The fight to save the girl child in India sees new challanges every day and internet, it seems, is posing more problems than the solutions on the issue.
The Net is flooded with websites offering sex selection of unborn child and these sites are being supported by prestigious search engines such as Google, Yahoo and Microsoft.
Social workers allege the sites directly aim Indian users and have moved the Supreme Court against the tech giants.
It is startling fact that according to a British medical journal Lancet, 10 million female fetuses have been aborted in the past two decades in India.
Even as Yahoo and Microsoft didn't post any comment on the court notice, Google has defended the allegation by citing its ad policy.
Google said that they take local laws seriously and will review the petition carefully but the reality is something else.
A search for ‘sex selection’ on google.com returns numerous sponsored links including sites like about.com and GenderPlanner.com. This openly offer net users various methods to plan and select the sex of their unborn child.
A Microsoft live search conducted through MSN India returned two search ads offering information about gender selection.

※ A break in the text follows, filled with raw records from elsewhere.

$ cat src/rtl/xor_share_ctrl.sv
// Purpose: round-robin controller sharing one N-bit XOR datapath (y = a ^ b) between two requesters.
// Latency: handshake at edge T -> res_valid high after edge T+1; accepts at least 3 cycles apart.
// Backpressure: result held in HOLD until res_ready; both requester readies stay low while busy.
//
// Ports:
//   clk, rst                     clock (rising edge), asynchronous active-high reset
//   req0_valid/_a/_b, req0_ready requester 0 operand pair, valid/ready handshake
//   req1_valid/_a/_b, req1_ready requester 1 operand pair, valid/ready handshake
//   res_valid, res_data, res_id  registered result and the id of the requester that produced it
//   res_ready                    consumer accepts the result
//   busy                         high while an operation is in EXEC or HOLD
//   res_parity                   reduction XOR of res_data, present only with XOR_PARITY_EN defined
//
// Optional feature macro: XOR_PARITY_EN (adds the res_parity output).
module xor_share_ctrl #(
    parameter int N = 8
) (
    input  logic         clk,
    input  logic         rst,
    input  logic         req0_valid,
    input  logic [N-1:0] req0_a,
    input  logic [N-1:0] req0_b,
    output logic         req0_ready,
    input  logic         req1_valid,
    input  logic [N-1:0] req1_a,
    input  logic [N-1:0] req1_b,
    output logic         req1_ready,
    output logic         res_valid,
    output logic [N-1:0] res_data,
    output logic         res_id,
    input  logic         res_ready,
`ifdef XOR_PARITY_EN
    output logic         res_parity,
`endif
    output logic         busy
);

    typedef enum logic [1:0] {
        IDLE = 2'd0,
        EXEC = 2'd1,
        HOLD = 2'd2
    } state_t;

    state_t       state;
    state_t       state_nxt;
    logic         rr_ptr;      // requester preferred when both are valid
    logic         grant_id;    // requester whose operands sit in op_a/op_b
    logic [N-1:0] op_a;
    logic [N-1:0] op_b;

    // Selection and next state. A ready is only ever raised alongside its
    // valid, so a high ready is itself the handshake.
    always_comb begin
        state_nxt  = state;
        req0_ready = 1'b0;
        req1_ready = 1'b0;
        case (state)
            IDLE: begin
                if (req0_valid && (!req1_valid || !rr_ptr)) begin
                    req0_ready = 1'b1;
                    state_nxt  = EXEC;
                end else if (req1_valid) begin
                    req1_ready = 1'b1;
                    state_nxt  = EXEC;
                end
            end
            EXEC: state_nxt = HOLD;
            HOLD: begin
                if (res_ready) begin
                    state_nxt = IDLE;
                end
            end
            default: state_nxt = IDLE;
        endcase
    end

    always_ff @(posedge clk or posedge rst) begin
        if (rst) begin
            state      <= IDLE;
            rr_ptr     <= 1'b0;
            grant_id   <= 1'b0;
            op_a       <= '0;
            op_b       <= '0;
            res_data   <= '0;
            res_id     <= 1'b0;
            res_valid  <= 1'b0;
`ifdef XOR_PARITY_EN
            res_parity <= 1'b0;
`endif
        end else begin
            state <= state_nxt;

            // Latch the winner's operands so later input changes cannot leak in.
            if (req0_ready || req1_ready) begin
                op_a     <= req1_ready ? req1_a : req0_a;
                op_b     <= req1_ready ? req1_b : req0_b;
                grant_id <= req1_ready;
                rr_ptr   <= ~req1_ready;   // the loser gets priority next time
            end

            if (state == EXEC) begin
                res_data   <= op_a ^ op_b;
                res_id     <= grant_id;
                res_valid  <= 1'b1;
`ifdef XOR_PARITY_EN
                res_parity <= ^(op_a ^ op_b);
`endif
            end

            if (state == HOLD && res_ready) begin
                res_valid <= 1'b0;
            end
        end
    end

    assign busy = (state != IDLE);

endmodule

Social reformers say they have effectively stopped sex selection advertising in the print medium, but Indian and foreign advertisers have moved to the Internet.
But there are some Net users who also defend the freedom of internet. One such user says that people do not hold the telephone company liable when two callers use the phone lines to plan a crime.
He points out that for the same reasons, it is a fundamental principle of the Internet that you do not blame the neutral intermediaries for the actions of their customers.